Then, rising somewhat abruptly, she flung the book aside, and went down the wide cedar stairway to search for another that might, perhaps, hold her attention more firmly. When she reached the foot of it she turned into a corridor, and stopped a moment when she heard a murmur of angry voices. She was aware that a member of the Provincial Legislature had reached the house not long ago, and that the rest of her father's guests had come there to discuss something with him, while as the door of the room reserved for them had been left open a foot or so she could see within from where she stood.

The house stood high, and the sunlight still streamed into the room, while there was something in the pose of the men that seized and held her attention. She had heard nothing clearly yet, but the strung-up attitudes and intent faces had their dramatic suggestiveness, and she lingered. She could see her father sitting at the head of the table with one hand closed hard on the edge of it, and a grim smile that was quite new to her in his eyes; the member supporting himself by the big lounge and apparently shrinking from his gaze; and one of the others leaning forward in his seat with his fist clenched. In fact, the scene burned itself into her memory, and she never forgot the look in her father's face.

Then the voices suddenly became intelligible, and she heard Merril say, "It's rather a pity you didn't make sure of that before you took what we offered you."

She caught the legislator's answer, and saw the man who leaned forward shake his fist at him, while the latter's exclamation sent a little thrill of dismay through her.

"You know what you meant, and you got your price," he said.

This was sufficiently plain in connection with what had gone before it, and she waited in tense suspense to see whether her father would discountenance it, though she felt that he would not do so. She saw him make a little sign of concurrence, and once more was sensible of an enervating dismay when he flung his answer at the shrinking member of the Legislature.

"A perfectly understood bargain, and he got his price," he said. "He would never have been elected if we had not set certain influences to work."

Then she roused herself with an effort, and, thinking no more of the book she had come for, turned softly and flitted back up the stairway to the room she had left. She made sure the door was fast, with a vague, instinctive feeling that she must be quite alone, then sat down by the window again, a trifle colorless in face, with both hands clenched. She was a woman of keen intelligence, and realized that there was no room for doubt. Her father, the man she had endeavored to look up to, had openly condemned himself.
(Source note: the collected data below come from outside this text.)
==> src/logic/mpis_regs.svh <==
`ifndef MPIS_REGS_SVH
`define MPIS_REGS_SVH

// ****************************************************************
// Counts
// ****************************************************************
`define MPIS_NEXT        16
`define MPIS_NIPI        4
`define MPIS_NSRC        21
`define MPIS_SRC_TIMER   5'd16
`define MPIS_SRC_IPI0    5'd17
`define MPIS_SCAN_LEN    16
`define MPIS_SCAN_DIV    1

// ****************************************************************
// Offsets (byte addresses on APB)
// ****************************************************************
`define MPIS_ACK_OFS     24'h200a00
`define MPIS_CTP_OFS     24'h200a80
`define MPIS_EOI_OFS     24'h200b00
`define MPIS_DISP_OFS    24'h200040
`define MPIS_GCFG_OFS    24'h001020
`define MPIS_PINIT_OFS   24'h001090
`define MPIS_IPIVP_OFS   24'h0010c0
`define MPIS_TBASE_OFS   24'h001110
`define MPIS_TVP_OFS     24'h001120
`define MPIS_EXTVP_OFS   24'h010000

// ****************************************************************
// Fields and reset values
// ****************************************************************
`define MPIS_VP_MASK     31
`define MPIS_VP_ACT      30
`define MPIS_VP_POL      23
`define MPIS_VP_SENSE    22
`define MPIS_VP_PRIO     16
`define MPIS_GCFG_MIXED  0
`define MPIS_GCFG_TIE    1
`define MPIS_TB_INHIBIT  31
`define MPIS_CTP_RST     4'hf
`define MPIS_DST_RST     2'h1
`define MPIS_SPUR_VEC    8'hff

`endif

==> src/logic/mpis_pkg.sv <==
package mpis_pkg;
  `include "mpis_regs.svh"

  typedef logic [4:0] mpis_src_t;

  typedef struct packed {
    logic       valid;
    mpis_src_t  src;
    logic [3:0] prio;
  } mpis_sel_t;

  typedef struct packed {
    logic       mask;
    logic       pol;
    logic       sense;
    logic [3:0] prio;
    logic [7:0] vector;
  } mpis_vp_t;

  typedef enum logic [3:0] {
    MPIS_R_NONE, MPIS_R_ACK, MPIS_R_CTP, MPIS_R_EOI, MPIS_R_DISP, MPIS_R_GCFG,
    MPIS_R_PINIT, MPIS_R_IPIVP, MPIS_R_TBASE, MPIS_R_TVP, MPIS_R_EXTVP, MPIS_R_EXTDST
  } mpis_reg_t;
endpackage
It was perhaps strange, considering that she was his daughter, that she had wholesome thoughts as well as mental ability, and that honesty formed a prominent part of her morality. The fact made the blow more cruel, for it was clear that her father and his associates had been engaged in an infamous conspiracy. They had bought a member of the Legislature—bribed him to betray the confidence the people had placed in him; and though she did not know whether the bribe had been actual money, that, as she recognized, scarcely affected the question. He had, at least, promised to do something that was against the interests of the country, for which, as one had declared, they cared nothing, and would evidently have kept his promise if circumstances had not been too strong for him. Anthea had sense enough to attach as little credence to his assertions as the others had done.

She supposed that things of the kind were sometimes done, but only by men without morality, and it was almost intolerable to realize that her father had been the instigator of one of them. The fact seemed to bear out all the newspaper had charged him with, and made it more than probable that Eleanor Wheelock's assertions, too, had been well-founded. It was with a little shiver that Anthea realized that in such a case the father of the man who loved her had in all probability been ruined by a nefarious conspiracy. His daughter had told her plainly that his death was the direct result of it, and if that were so, Jimmy must hold her father accountable. The thing was becoming altogether horrible.